Polycarbosilane/Divinylbenzene-Modified Magnesium Hydroxide to Enhance the Flame Retardancy of Ethylene–Vinyl Acetate Copolymer

Abstract

The thermal decomposition product of magnesium hydroxide (MH) is magnesium oxide (MgO), which serves as the foundational material for fireproof layer construction in the condensed phase. However, the weak interaction force between particles of MgO generated by thermal decomposition leads to the insufficient strength and poor adhesion ability of the fireproof layer. The fireproof layer was easily damaged and detached in this study, resulting in the low flame-retardant efficiency of MH. In this work, polycarbosilane (PCS) and divinyl benzene (DVB) were used to modify MH, and EVA/MH/PCS/DVB composites were made via melt blending.
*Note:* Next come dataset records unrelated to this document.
This is an optimization exercise on Yosys and OpenROAD, whose aim is small area and a short achievable clock period, not a production implementation. In this exercise RTL edits were held to simulation tests only and were not proved equivalent to the original.

==> 11-09: inputs <==
// framer_o
module framer_o(
    input mclk,  
    input wclk,
    input [23:0] chan1,
    input [23:0] chan2,
    input [23:0] chan3,
    input [23:0] chan4,
    input [23:0] chan5,
    input [23:0] chan6,
    input [23:0] chan7,
    input [23:0] chan8,
    input [3:0] user,
    output reg adat
);
export LEC_CHECK = 0
export CAP_MARGIN = 20
export CORE_MARGIN = 2
export CORE_UTILIZATION = 40
export PLACE_DENSITY = 0.6
export SETUP_SLACK_MARGIN = 4.1
export SLEW_MARGIN = 20
export SYNTH_HIERARCHICAL = 1
create_clock -name core_clock -period 6.0 [get_ports {mclk}]
standard.sh (not shown) runs the stock make flow with config.mk's settings and CLKGATE_MAP_FILE= SYNTH_SCRIPT=/design/flow/synth_recipe.tcl, a recipe that flattens the netlist after the stock synthesis.
==> flow/flow/run.sh <==
#!/bin/bash
# The standard layout, with plain buf_1 cells as the port buffers and
# each channel's input pins kept together (flow/io.tcl)
set -euo pipefail
bash standard.sh "BUFFER_PORTS_ARGS=-buffer_cell sky130_fd_sc_hd__buf_1" \
  "IO_CONSTRAINTS=$PWD/flow/io.tcl" \
  finish > standard_flow.log 2>&1
==> flow/flow/io.tcl <==
# Keep each channel's input pins together, in bit order, so that each
# channel's selection logic can sit next to its pins.
set_io_pin_constraint -group -order -pin_names {chan1\[0\] chan1\[1\] chan1\[2\] chan1\[3\] chan1\[4\] chan1\[5\] chan1\[6\] chan1\[7\] chan1\[8\] chan1\[9\] chan1\[10\] chan1\[11\] chan1\[12\] chan1\[13\] chan1\[14\] chan1\[15\] chan1\[16\] chan1\[17\] chan1\[18\] chan1\[19\] chan1\[20\] chan1\[21\] chan1\[22\] chan1\[23\]}
set_io_pin_constraint -group -order -pin_names {chan2\[0\] chan2\[1\] chan2\[2\] chan2\[3\] chan2\[4\] chan2\[5\] chan2\[6\] chan2\[7\] chan2\[8\] chan2\[9\] chan2\[10\] chan2\[11\] chan2\[12\] chan2\[13\] chan2\[14\] chan2\[15\] chan2\[16\] chan2\[17\] chan2\[18\] chan2\[19\] chan2\[20\] chan2\[21\] chan2\[22\] chan2\[23\]}
set_io_pin_constraint -group -order -pin_names {chan3\[0\] chan3\[1\] chan3\[2\] chan3\[3\] chan3\[4\] chan3\[5\] chan3\[6\] chan3\[7\] chan3\[8\] chan3\[9\] chan3\[10\] chan3\[11\] chan3\[12\] chan3\[13\] chan3\[14\] chan3\[15\] chan3\[16\] chan3\[17\] chan3\[18\] chan3\[19\] chan3\[20\] chan3\[21\] chan3\[22\] chan3\[23\]}
set_io_pin_constraint -group -order -pin_names {chan4\[0\] chan4\[1\] chan4\[2\] chan4\[3\] chan4\[4\] chan4\[5\] chan4\[6\] chan4\[7\] chan4\[8\] chan4\[9\] chan4\[10\] chan4\[11\] chan4\[12\] chan4\[13\] chan4\[14\] chan4\[15\] chan4\[16\] chan4\[17\] chan4\[18\] chan4\[19\] chan4\[20\] chan4\[21\] chan4\[22\] chan4\[23\]}
set_io_pin_constraint -group -order -pin_names {chan5\[0\] chan5\[1\] chan5\[2\] chan5\[3\] chan5\[4\] chan5\[5\] chan5\[6\] chan5\[7\] chan5\[8\] chan5\[9\] chan5\[10\] chan5\[11\] chan5\[12\] chan5\[13\] chan5\[14\] chan5\[15\] chan5\[16\] chan5\[17\] chan5\[18\] chan5\[19\] chan5\[20\] chan5\[21\] chan5\[22\] chan5\[23\]}
set_io_pin_constraint -group -order -pin_names {chan6\[0\] chan6\[1\] chan6\[2\] chan6\[3\] chan6\[4\] chan6\[5\] chan6\[6\] chan6\[7\] chan6\[8\] chan6\[9\] chan6\[10\] chan6\[11\] chan6\[12\] chan6\[13\] chan6\[14\] chan6\[15\] chan6\[16\] chan6\[17\] chan6\[18\] chan6\[19\] chan6\[20\] chan6\[21\] chan6\[22\] chan6\[23\]}
set_io_pin_constraint -group -order -pin_names {chan7\[0\] chan7\[1\] chan7\[2\] chan7\[3\] chan7\[4\] chan7\[5\] chan7\[6\] chan7\[7\] chan7\[8\] chan7\[9\] chan7\[10\] chan7\[11\] chan7\[12\] chan7\[13\] chan7\[14\] chan7\[15\] chan7\[16\] chan7\[17\] chan7\[18\] chan7\[19\] chan7\[20\] chan7\[21\] chan7\[22\] chan7\[23\]}
set_io_pin_constraint -group -order -pin_names {chan8\[0\] chan8\[1\] chan8\[2\] chan8\[3\] chan8\[4\] chan8\[5\] chan8\[6\] chan8\[7\] chan8\[8\] chan8\[9\] chan8\[10\] chan8\[11\] chan8\[12\] chan8\[13\] chan8\[14\] chan8\[15\] chan8\[16\] chan8\[17\] chan8\[18\] chan8\[19\] chan8\[20\] chan8\[21\] chan8\[22\] chan8\[23\]}
==> inputs of 01-24, as changes to 11-09 <==
==> flow/flow/run.sh (replaced) <==
#!/bin/bash
# The standard layout, with plain buf_1 cells as the port buffers and no
# dummy loads in the clock tree
set -euo pipefail
bash standard.sh "BUFFER_PORTS_ARGS=-buffer_cell sky130_fd_sc_hd__buf_1" \
  "CTS_ARGS=-sink_clustering_enable -repair_clock_nets -dont_use_dummy_load" \
  finish > standard_flow.log 2>&1
removed: flow/flow/io.tcl
==> flow_summary.json <==
{
  "error_line": "[ERROR PPL-0061] Pins {chan1\\[0\\] chan1\\[1\\] chan1\\[2\\] chan1\\[3\\] chan1\\[4\\] chan1\\[5\\] chan1\\[6\\] chan1\\[7\\] chan1\\[8\\] chan1\\[9\\] chan1\\[10\\] chan1\\[11\\] chan1\\[12\\...",
  "synthCells": 213,
  "failing_step": "floorplan",
  "outcome": "aborted with a tool error",
  "rows": 24
}
the above is filed under 11-09

==> flow_summary.json <==
{
  "synthCells": 213,
  "outcome": "no timing/DRC/antenna violations",
  "rows": 24,
  "netSwitchingPower_uw": 162.4,
  "dr_wl_met2_um": 4430
}
the above is filed under 01-24

separate check: timing with driven ports:
The results above use ideal ports. As a check the final layout listed here was re-extracted and re-timed, cells and wires unchanged.
Step 1 assumes that a clkbuf_16 drives the clock port and a buf_2 every other input.
Step 2, shift: input delay + t, output delay - t, t = (earliest + latest rising clock arrival at the registers) / 2. This alone moves slack from input paths to output paths.
Slacks: no drivers / after step 1 / after step 2; pairs: no drivers / after step 1.
run: 01-24
t, ns: 0.279
setup slack, ns: 4.027 / 4.030 / 3.751
worst setup path after step 2: input to register
pins driven straight from the clock port: 1
After both steps 01-24 still meets setup and hold. The setup slack of 01-24 moves by +0.003 ns with the drivers and by -0.276 ns with both steps.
The flame-retardant properties of EVA/MH/PCS/DVB were evaluated using the limiting oxygen index (LOI), vertical combustion (UL-94), and a cone calorimeter (CONE). The thermal stability of the composites and flame retardants was analyzed using a thermogravimetric analyzer. The char layer structure was observed and analyzed using scanning electron microscopy (SEM) and X-ray photoelectron spectroscopy (XPS), respectively. The results indicate that the LOI of the EVA/MH/PCS/DVB with 50 wt.% flame retardants in total was as high as 65.1, which increased by 160% in comparison with EVA/MH. Furthermore, the total smoke production (TSP) of the EVA/MH/PCS/DVB composite decreased by 22.7% compared to EVA/MH/PCS; the thermal stability of the MH/PCS/DVB and EVA/MH/PCS/DVB improved to some extent; and the compact residual char after the combustion of EVA/MH/PCS/DVB had fewer cracks due to the adhesive effect induced by PCS/DVB.